Winterberry Spark: A Silver Foxes of Westminster Novella (The Silver Foxes of Westminster #2.5)(21)



Martha was right behind her with another bucket of water and one filled with brushes. “And under our own roof.”

“Mrs. Musgrave will have your hide,” Mary muttered as she passed Ruby.

Martha went so far as to spit on her as she passed.

“Oy!” Gil shouted, loud enough to set Faith crying. “Is that any way to treat people?”

“It’s a way to treat the likes of her,” Martha snapped, eyes wide with offense as Gil rounded on her.

“Ruby deserves just as much respect as you do,” Gil went on.

The butterflies in Ruby’s stomach blossomed, in spite of Faith’s crying and Mary’s shout of, “How dare you compare that whore to my sister and me?”

“I dare because I’ve known all of you long enough to know a wolf in sheep’s clothing from a good woman forced to do bad things.”

Hope beyond anything Ruby had dared to cling to rushed through her entire body, but there was so much going on she could barely grasp onto it.

“You’re only saying that because you’ve probably got her bent over a chaise while you roger her silly on a daily basis,” Martha hurled at Gil with a smirk.

“I would never insult Ruby that way,” Gil started to defend her.

The entire confrontation was cut abruptly short as Mr. Noakes stormed into the narrow hall, bellowing, “What is the meaning of this disturbance?”

“Sorry, sir, sorry.” Mary and Martha attempted curtsies, water sloshing out of their buckets. They rushed out into the main part of the house, leaving Gil and Ruby to face Mr. Noakes’s wrath.

“You,” Mr. Noakes began, glaring at Ruby.
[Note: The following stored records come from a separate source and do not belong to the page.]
===== /design/flow/config.mk =====
export PLATFORM = sky130hd
export DESIGN_NAME = div
export DESIGN_NICKNAME = div
export VERILOG_FILES = /design/flow/design.v
export SDC_FILE = /design/flow/constraint.sdc
export NUM_CORES = 4
export LEC_CHECK = 1
export CORE_UTILIZATION = 30

===== /design/flow/constraint.sdc =====
current_design div

set clk_period 293.1
set clk_io_pct 0.2

create_clock -name clk0 -period $clk_period

set non_clock_inputs [all_inputs -no_clocks]
set_input_delay [expr $clk_period * $clk_io_pct] -clock clk0 $non_clock_inputs
set_output_delay [expr $clk_period * $clk_io_pct] -clock clk0 [all_outputs]

===== /design/flow/design.v =====
module div (
    input [31:0] dividend,
    input [31:0] divisor,
    output reg [31:0] quotient,
    output reg [31:0] remainder
);
    integer i;
    reg [31:0] temp_dividend, Q, M;
    always @(*) begin
		  Q = dividend;
		  M = divisor;
		  if (Q[31])
				Q = -Q;
		  if (M[31])
				M = -M;
        quotient = 0;
        remainder = 0;
        temp_dividend = Q;
        for (i = 31; i >= 0; i = i - 1) begin
            remainder = remainder << 1;
            remainder[0] = temp_dividend[31];
            temp_dividend = temp_dividend << 1;
            if (remainder >= M) begin
                remainder = remainder - M;
                quotient[i] = 1;
            end
        end
		  if (dividend[31] ^ divisor[31]) begin
				quotient = -quotient;
		  end
    end
endmodule

===== /design/flow/run.sh =====
#!/bin/bash
# OpenROAD 26Q1-2900-gdf79404cd8, Yosys 0.63+post, stock flow scripts
make -C /OpenROAD-flow-scripts/flow DESIGN_CONFIG=/design/flow/config.mk WORK_HOME=/design/flow/orfs finish

==> Flow_metrics.wiki <==
== Metrics ==
{| class="wikitable"
! Metric !! Value
|-
| Area share of the largest cell type after synthesis || 18.9%
|-
| Num ports || 128
|-
| Count of mapped cells out of synthesis || 9868
|-
| Total area of multi-input combinational cells || 63900 um2
|-
| Gr ovfl total || 0
|-
| Post-CTS Hold Buffers || 0
|-
| Data required time at the worst endpoint || 234.48 ns
|-
| Placement row count || 171
|-
| Remaining design rule violation count || 0
|-
| Routed Wire Length || 370 mm
|-
| Fraction of final layout cells sized beyond drive strength 1 || 6.80%
|-
| Resized cells post-CTS || 0
|-
| Leakage Power || 0.0337 uW
|-
| Number of global-route vias before repair || 73.6k
|-
| Delay of the slowest cell on the worst path || 1.42 ns
|-
| Internal power || 1570 uW
|-
| Setup TNS || 0 ns
|-
| Sequential cell area fraction in the yosys report || 0%
|-
| Vias per cell || 6.32
|-
| Sequential cell area in the final layout || 0 um2
|-
| Portion of the clock cycle consumed by the worst path in the final layout || 79.6%
|-
| Tool warnings || 32
|-
| Endpoint with the worst hold slack || remainder[0]
|-
| Least-Margin Pin Slew || 1.66 ns
|-
| Failing checks || max-capacitance violations, max-slew violations
|-
| # Max-Cap Violations || 1
|-
| Critical path fanouts, max || 49
|-
| Post-Place Setup Slack || 65.00 ns
|-
| Startpoint type of the worst setup path || primary input
|-
| Count of distinct cell types in the synthesized netlist || 118
|-
| Proportion of total power due to net switching || 55.1%
|-
| Class of the most critical setup path || primary input to output pin
|-
| Status || finished, violations left
|-
| Arrival time at the worst endpoint || 174.69 ns
|-
| Largest net degree at the start of global routing || 50
|-
| Area enclosed by the die boundary || 222000 um2
|-
| Fin worst setup slack || 59.79 ns
|-
| Cell type with the highest aggregate area in the netlist || sky130_fd_sc_hd__ha_1
|-
| Die Wd || 471 um
|-
| Final worst path period need || 233.31 ns
|-
| Final Slew Violations || 4
|-
| Synthesis Warnings || 1
|-
| Total global routing track utilization || 32.4%
|-
| Average detailed-routed wire length per instance || 28.8 um
|-
| Post-synthesis area per instance || 6.70 um2
|-
| Initial antenna violation count || 17
|-
| Buffers on Ports || 128
|-
| Wire length of the first global-routing pass || 522 mm
|-
| Tally of non-filler cells in the final layout || 12.8k
|-
| Post-CTS setup buffer count || 0
|-
| Summed instance area of the synthesized netlist || 66100 um2
|-
| Crit path top cell by count || sky130_fd_sc_hd__ha_1
|-
| Sw Pwr || 1930 uW
|-
| Total count of hold-check failures in the final report || 0
|-
| Registers || 0
|-
| Placer congestion estimate || 1.17
|-
| Height of the die || 471 um
|-
| Starting DRT DRC Count || 9236
|-
| Via count || 81.1k
|-
| Tally of clock buffers in the finished layout || 0
|-
| Pwr per Cell Area || 48.3 nW/um2
|-
| Synth cell count leaders || sky130_fd_sc_hd__nand2_1, sky130_fd_sc_hd__ha_1, sky130_fd_sc_hd__a21oi_1
|-
| Final setup vio count || 0
|-
| Launch instance of the worst min-delay path || divisor[0]
|-
| Post-synthesis cell count from yosys || 9868
|-
| Critical-path top delay cell || sky130_fd_sc_hd__o21ai_0
|-
| FP Core Util || 30.3%
|-
| Unrepaired setup endpoints after global routing || false
|-
| Post-detailed-placement half-perimeter wirelength || 306 mm
|-
| IR Drop Worst-Case VDD || 0.000400 V
|-
| Synthesis area per yosys || 66100 um2
|-
| Number of nets with antenna violations after detailed routing || 0
|-
| Number of cells traversed by the worst hold path || 4
|-
| Max Freq || 4.29 MHz
|-
| Cell count after placement || 12.8k
|-
| HP Class || primary input to output pin
|-
| Most popular library cell in the synthesized design by count || sky130_fd_sc_hd__nand2_1
|-
| Synth-to-layout area growth || 9.65%
|-
| Area contributors post-synth || sky130_fd_sc_hd__ha_1, sky130_fd_sc_hd__a21oi_1, sky130_fd_sc_hd__xnor2_1, sky130_fd_sc_hd__nand2_1, sky130_fd_sc_hd__o21ai_0
|-
| Number of filler instances in the final layout || 23.7k
|-
| Total core area || 218000 um2
|-
| Critical Path End Type || output pin
|-
| Max-slew headroom at the worst pin || -12.0%
|-
| Detailed-router iteration count before antenna repair || 8
|}
==> per-layer routing <==
metal	GRT usage [%]	up-vias	wire length, um
met2	47.2	4631	151000
met4	21.0	18	29900
met5	0	-	149
met3	7.31	1063	39700
li1	-	37467	-
met1	43.0	37937	149000
==> metrics by stage <==
| stage | hold WS [ns] | instance area, um2 | utilization (%) | total power [uW] |
|---|---|---|---|---|
| finish | 118.28 | 72500 | 33.2 | 3500 |
| global route | 118.34 | 72500 | 33.2 | 3760 |
| CTS | 118.26 | 72500 | 33.2 | 3450 |
| detailed placement | 118.25 | 72500 | 33.2 | 3410 |
| global placement | 118.27 | 72400 | 33.2 | 3450 |
| floorplan | 117.29 | 66100 | - | 1960 |
==> cells by family after synthesis <==
family,synth area share [%]
mux,3.01
simple gates,24.1
xor+xnor,11.0
compound gates,37.8
fa+ha+maj,19.8
buf+inv,4.28
==> area by class of cell <==
cell class | instances | share of cell area (%)
Inverter | 423 | 2.19
Multi-Input combinational cell | 9138 | 88.2
Tap cell | 2854 | 4.93
Antenna cell | 9 | 0.0311
Timing Repair Buffer | 410 | 4.70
“Ruby didn’t start it, sir,” Gil insisted. “She was provoked.”

Mr. Noakes turned to him, his bushy brows shooting up to his hairline. “You, of all people, should know better than to get involved in the petty arguments of the lower staff, sir. Particularly a piece such as this.” He jerked his head toward Ruby.

Gil’s face splotched so red that, combined with his ginger hair, he looked as though he might ignite. “Ruby is not a piece, sir,” he said, addressing the butler more as his equal, or even his inferior. “She has been maligned unjustly and forced into an untenable position.”
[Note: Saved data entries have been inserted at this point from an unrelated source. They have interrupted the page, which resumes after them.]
File: ./constraint.sdc
current_design sub

set clk_period 10.4
set clk_io_pct 0.2

create_clock -name clk0 -period $clk_period

set non_clock_inputs [all_inputs -no_clocks]
set_input_delay [expr $clk_period * $clk_io_pct] -clock clk0 $non_clock_inputs
set_output_delay [expr $clk_period * $clk_io_pct] -clock clk0 [all_outputs]
File: ./run.sh
#!/bin/bash
# OpenROAD 26Q1-2900-gdf79404cd8, Yosys 0.63+post, stock flow scripts
make -C /OpenROAD-flow-scripts/flow DESIGN_CONFIG=/design/flow/config.mk WORK_HOME=/design/flow/orfs finish
File: ./config.mk
export PLATFORM = sky130hd
export DESIGN_NAME = sub
export DESIGN_NICKNAME = sub
export VERILOG_FILES = /design/flow/design.v
export SDC_FILE = /design/flow/constraint.sdc
export NUM_CORES = 4
export LEC_CHECK = 1
export CORE_AREA = 10 10 104 104
export DIE_AREA = 0 0 114 114
File: ./design.v
module add32(A, B, result);
input [31:0] A, B;
output [31:0] result;
reg [31:0] result;
reg [32:0] LocalCarry;
integer i;
always@(A or B)
	begin
		LocalCarry = 33'd0;
		for(i = 0; i < 32; i = i + 1)
		begin
				result[i] = A[i] ^ B[i] ^ LocalCarry[i];
				LocalCarry[i+1] = (A[i] & B[i])|(LocalCarry[i] & (A[i] | B[i]));
		end
	end
endmodule
module neg32(
    input wire [31:0] A,
    output reg [31:0] OUT
);
    always @(*) begin
        OUT = -A;
    end
endmodule
module sub(A, B, result);
  input [31:0] A, B;
  output [31:0] result;
  wire [31:0] result;
  wire [31:0] negB;
  neg32 negative(B, negB);
  add32 add(A, negB, result);
endmodule
==> impl_summary.log <==
[flow] summary of implementation run
INFO  metric run_status = finished with violations
INFO  metric failed_checks = setup timing
INFO  metric vias = 1485
INFO  metric hp-class = in2out
INFO  metric top_cells_by_area = sky130_fd_sc_hd__fa_1, sky130_fd_sc_hd__inv_1, sky130_fd_sc_hd__xor2_1, sky130_fd_sc_hd__xnor2_1, sky130_fd_sc_hd__nor4_1
INFO  metric largest_area_cell = sky130_fd_sc_hd__fa_1
INFO  metric drtAntennaViolNets = 0
INFO  metric holdCritStartpoint = B[0]
INFO  metric worst_setup_path_start_kind = input port
INFO  metric timing.hold.worst_path_depth = 3
INFO  metric fp.coreArea = 8680 um2
INFO  metric tightest_slew = 0.571 ns
INFO  metric route.detailed.wl_per_inst = 11.6 um
INFO  metric top_area_share = 40.6%
INFO  metric timing.critical_path.arrival = 13.06 ns
INFO  metric finalHoldViolations = 0
INFO  metric finalMaxSlewViolations = 0
INFO  metric power = 0.000128 W
INFO  metric yosysWarningCount = 2
INFO  metric die_height = 114 um
INFO  metric area.growth.synth_to_final = 87.7%
INFO  metric grt.overflow.total = 0
INFO  metric openroad_warning_count = 35
INFO  metric min_delay_worst_endpoint = result[0]
INFO  metric achievable_frequency = 66.1 MHz
INFO  metric relSlewSlack = 61.6%
INFO  metric vdd_drop_max = 0.0000156 V
INFO  metric max_cap_viol_count = 0
INFO  metric io_buffer_count = 96
INFO  metric synth.lib_cells_used.distinct = 22
INFO  metric core_occupancy_in_the_finished_layout = 32.0%
INFO  metric cp.buffers_inverters = 7
INFO  metric grt_pass1_wl = 7.71 mm
INFO  metric netlist_instances = 180
INFO  metric remaining_drc_errors = 0
INFO  metric grt_use_total = 7.13%
INFO  metric yosys-stat-cells = 180
INFO  metric worst_path_largest_cell_delay = 0.39 ns
INFO  metric detail_route.wirelength = 4.72 mm
INFO  metric chipWidth = 114 um
INFO  metric initial_core_util = 17.1%
INFO  metric post_route_cells_drive_above_1_share = 31.8%
INFO  metric worstSetupPathType = in2out
INFO  metric flop-count = 0
INFO  metric yosys_area = 1480 um2
INFO  metric final_weighted_congestion_in_routability_driven_placement = 0.782
INFO  metric timing.final.ws_setup = -4.74 ns
INFO  metric grt_antenna_before_repair = 0
INFO  metric place.detailed.hpwl = 4.50 mm
INFO  metric setup_viol_count_final = 15
INFO  metric die-area = 13000 um2
INFO  metric num_io_pins = 96
INFO  metric yosysSeqAreaShare = 0%
INFO  metric syn-cell-area = 1480 um2
INFO  metric maximum_fanout_count_along_the_critical_path = 2
INFO  metric min_period = 15.14 ns
INFO  metric num-clock-buffers = 0
INFO  metric dr.pass1.iters = 4
INFO  metric postSynthAreaPerCell = 8.22 um2
INFO  metric layout_worst_path_cycle_share = 146%
INFO  metric powerDensity = 46.2 nW/um2
INFO  metric slowest_stage = sky130_fd_sc_hd__fa_2
INFO  metric crit_path_end_kind = output pin
INFO  metric placementRows = 34
INFO  metric detail_route.antenna_diodes = 0
INFO  metric power_leakage = 1.23 nW
INFO  metric drt_iter0_markers = 14
INFO  metric critical-path-top-cell-by-count = sky130_fd_sc_hd__fa_2
INFO  metric place_worst_setup_slack = -5.73 ns
INFO  metric grt_max_degree = 18
INFO  metric grt_setup_unrepaired = true
INFO  metric cts_hold_buffers = 0
INFO  metric critical_path.top_delay_family = adder cells
INFO  metric first_global_vias = 1641
INFO  metric flop_area = 0 um2
INFO  metric post_dr_vias_cell = 3.65
INFO  metric cp.required = 8.32 ns
## cells in the mapped netlist
cell                        count
sky130_fd_sc_hd__nor4_1         9
sky130_fd_sc_hd__or4_4          1
sky130_fd_sc_hd__nor4_4         1
sky130_fd_sc_hd__nand2_1        5
sky130_fd_sc_hd__ha_1           2
sky130_fd_sc_hd__nor2_1         9
sky130_fd_sc_hd__nor4b_2        2
sky130_fd_sc_hd__o31ai_1        1
sky130_fd_sc_hd__nor3_1        11
sky130_fd_sc_hd__inv_1         63
sky130_fd_sc_hd__xnor2_1        8
sky130_fd_sc_hd__or3_1          3
sky130_fd_sc_hd__or4_1          2
sky130_fd_sc_hd__nand3_1        3
sky130_fd_sc_hd__xor2_1        23
sky130_fd_sc_hd__or2_2          1
sky130_fd_sc_hd__buf_6          2
sky130_fd_sc_hd__nor4_2         1
sky130_fd_sc_hd__o21ai_0        1
sky130_fd_sc_hd__nand4_1        1
sky130_fd_sc_hd__fa_1          30
sky130_fd_sc_hd__nand4bb_1      1
## layout make-up
| class | count | area (um2) |
|---|---|---|
| fill | 923 | 5900 |
| inverter | 63 | 249 |
| multi-input combinational | 115 | 1310 |
| tap | 108 | 135 |
| timing repair buffer | 121 | 1080 |
## cells in the final DEF (no fill, tap or decap), drive strengths merged
master	n
nand4bb	1
or2	1
o21ai	1
nor4b	2
nand3	3
dlymetal6s2s	1
buf	43
or4	3
xnor2	8
fa	30
nand4	1
xor2	23
or3	3
nand2	5
ha	2
dlygate4sd2	2
inv	63
nor2	9
nor4	11
o31ai	1
clkdlybuf4s50	75
nor3	11
## logic make-up after synthesis
| family | count (synthesis) | synth area share [%] |
|---|---|---|
| buffers and inverters | 65 | 17.5 |
| adders and majority gates | 32 | 42.3 |
| AOI/OAI and AO/OA | 2 | 0.845 |
| and+or+nand+nor | 50 | 21.0 |
| xor gates and xnor gates | 31 | 18.3 |
## power by group
group	switching [W]	total, W	internal (W)
Clock	0	0	0
Sequential	0	0	0
Combinational	0.0000451	0.000128	0.0000832
Total	0.0000451	0.000128	0.0000832
## metal layers
| metal | up-vias | GRT usage [%] | share of wire, % |
|---|---|---|---|
| li1 | 771 | - | - |
| met1 | 661 | 9.56 | 44 |
| met5 | - | 0 | 0 |
| met2 | 53 | 11.8 | 47 |
| met4 | 0 | 0 | 0 |
| met3 | 0 | 2.23 | 8.8 |
## metrics by stage
step | cells | area (um2) | setup TNS [ns] | hold slack (ns)
after floorplan | 180 | 1580 | -34.90 | 4.23
after global placement | 407 | 2840 | -55.62 | 5.21
after detailed placement | 407 | 2840 | -55.49 | 5.20
after CTS | 407 | 2770 | -41.37 | 4.87
after global routing | 407 | 2780 | -44.38 | 4.89
final | 407 | 2780 | -40.41 | 4.86
## repair_timing
action                     4_1_cts  5_1_grt
gates cloned                     0        0
pin swaps                        1        1
gates resized                   70        9
setup buffers                    0        0
setup endpoints to repair       18       17
## worst max path at each step
| stage | cells past startpoint | from | end |
|---|---|---|---|
| after global routing | 40 | B[1] | result[31] |
| after CTS | 40 | B[1] | result[31] |
| final | 40 | B[1] | result[31] |
No activity file was given, so power comes from the tool's default toggle rates.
“Her position is most certainly untenable by my accounts,” Mr. Noakes said. “It would already have been terminated if it were up to me.”

Gil opened his mouth to argue, but Ruby stopped him with a hand on his arm. She turned to Mr. Noakes. “I’m terribly sorry, sir. It won’t happen again.”
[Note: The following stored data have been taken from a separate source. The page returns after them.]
## flow/config.mk

```make
export PLATFORM = sky130hd
export DESIGN_NAME = mul
export DESIGN_NICKNAME = mul
export VERILOG_FILES = /design/flow/design.v
export SDC_FILE = /design/flow/constraint.sdc
export NUM_CORES = 4
export LEC_CHECK = 1
export CORE_UTILIZATION = 50
```

## flow/constraint.sdc

```tcl
current_design mul

set clk_period 70.0
set clk_io_pct 0.2

create_clock -name clk0 -period $clk_period

set non_clock_inputs [all_inputs -no_clocks]
set_input_delay [expr $clk_period * $clk_io_pct] -clock clk0 $non_clock_inputs
set_output_delay [expr $clk_period * $clk_io_pct] -clock clk0 [all_outputs]
```

## flow/design.v

```verilog
module mul(A, B, result);
	input [31:0] A, B;
	output [31:0] result;
	reg [31:0] result;
	reg [31:0] temp;
	integer i;
	always @(*) begin
		result = 32'b0;   
		for (i = 0; i < 32; i = i + 1) begin
			if (B[i]) begin
				temp = A << i;   
				result = result + temp;   
			end
		end
   end
endmodule 
```

## flow/run.sh

```bash
#!/bin/bash
# OpenROAD 26Q1-2900-gdf79404cd8, Yosys 0.63+post, stock flow scripts
make -C /OpenROAD-flow-scripts/flow DESIGN_CONFIG=/design/flow/config.mk WORK_HOME=/design/flow/orfs finish
```

==> results.rst <==
Physical design figures
=======================

.. list-table::
   :header-rows: 1

   * - Metric
     - Value
   * - Slowest stage cell on the critical path
     - clkdlybuf4s50_1
   * - IO Port Bufs
     - 96
   * - Synth area leaders
     - ha_1, a21oi_1, xnor2_1
   * - Detailed-route via count
     - 32,900
   * - Worst Setup Slack post-DPL
     - 2.34 ns
   * - Count of clock buffers in the final design
     - 0
   * - Total power density per cell area
     - 509 nW/um2
   * - Post-synth seq share
     - 0
   * - Area grow syn2layout
     - 6.84%
   * - Effective utilization at floorplan
     - 0.506
   * - Largest net degree at the start of global routing
     - 49
   * - Class of the worst hold path
     - in2out
   * - Number of iterations in the first detailed-routing pass
     - 24
   * - Number of warnings in the stage logs
     - 32
   * - Antenna violations before repair
     - 0
   * - Max Cap Violations
     - 0
   * - Most frequent CP cell
     - ha_1
   * - Total count of max-transition violations in the final report
     - 0
   * - Fraction of power spent switching nets
     - 0.514
   * - Slowest stage delay, CP
     - 0.78 ns
   * - Number of placed I/O pins
     - 96
   * - Worst setup SP type
     - input port
   * - Yosys warnings
     - 1
   * - Remaining antenna violation count after routing
     - 0
   * - Crit end category
     - output pin
   * - Switching power summed over all nets
     - 0.00837 W
   * - Area of the synthesized netlist per yosys stat
     - 29,900 um2
   * - DRT Wirelength
     - 110,000 um
   * - Design internal power
     - 0.00791 W
   * - Fin crit period
     - 67.26 ns
   * - Core outline area
     - 59,100 um2
   * - Flops
     - 0
   * - Status
     - finished clean
   * - Wirelength per Cell
     - 21.1 um
   * - Worst vdd ir
     - 1.00 mV
   * - Drc violations
     - 0
   * - Worst Slack Setup Final
     - 2.74 ns
   * - 1st-iter DRT viols
     - 2,227
   * - Mapped Cells
     - 4,410
   * - Synthesized cell area
     - 29,900 um2
   * - Top-area cell share
     - 0.193
   * - Horizontal die size
     - 247 um
   * - Maximum clock frequency
     - 14.9 MHz
   * - Hold violation count in the final report
     - 0
   * - DR vias/cell
     - 6.30
   * - Count of fill cells added during filler insertion
     - 6,008
   * - Leak Pwr
     - 14.4 nW
   * - Worst Tran Pin Value
     - 1.02 ns
   * - Die extent in y
     - 247 um
   * - Worst relative slew slack
     - 0.316
   * - Synthesized area divided by synthesized cell count
     - 6.79 um2
   * - Crit path DAT
     - 53.26 ns
   * - Global-route usage over all layers
     - 0.362
   * - Footprint of the flip-flops and latches
     - 0 um2
   * - Proportion of layout cells with a drive suffix above 1
     - 0.0629
   * - HPWL reported at the end of detailed placement
     - 90,000 um
   * - Global route overflow
     - 0
   * - Critical path required time
     - 56.00 ns
   * - First-pass GRT wire length
     - 170,000 um
   * - Total cells reported by yosys after synthesis
     - 4,410
   * - Final weighted congestion in routability-driven placement
     - 1.03
   * - Num rows
     - 89
   * - Final setup TNS
     - 0 ns
   * - Area of the chip
     - 60,800 um2
   * - Worst Setup Path Type
     - in2out
   * - Dominant cell type by area after synthesis
     - ha_1
   * - Post-layout period usage of the worst path
     - 0.961
   * - Peak fanout along the critical path
     - 23
   * - Distinct lib cells used
     - 105
   * - Number of setup violations in the final report
     - 0
   * - Vias in the first global route
     - 29,900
“It most certainly will not,” Mr. Noakes growled.

Ruby glanced warily to Gil, who still looked as though he had enough vinegar in him to take on the world, then curtsied to Mr. Noakes and rushed on, down out of the hall, down the stairs, and into the downstairs hall.

Faith was still fussing, which made it next to impossible to escape into a quiet corner without being noticed. She was hungry as well as upset by the confrontation, but when Ruby slipped into the servant’s hall, sat on a stool in the corner, and started adjusting her blouse to nurse, she drew more attention than she intended to.

“Don’t think you’re going to tempt me down a wicked path by doing that here,” Ben, the head footman, said, rising from the other end of the table so fast that he nearly knocked over the mug of coffee he’d been enjoying.

“I wasn’t—” Ruby let out a breath of frustration as Ben charged out of the room, motioning for Tad, the newest footman, to leave with him before she could explain.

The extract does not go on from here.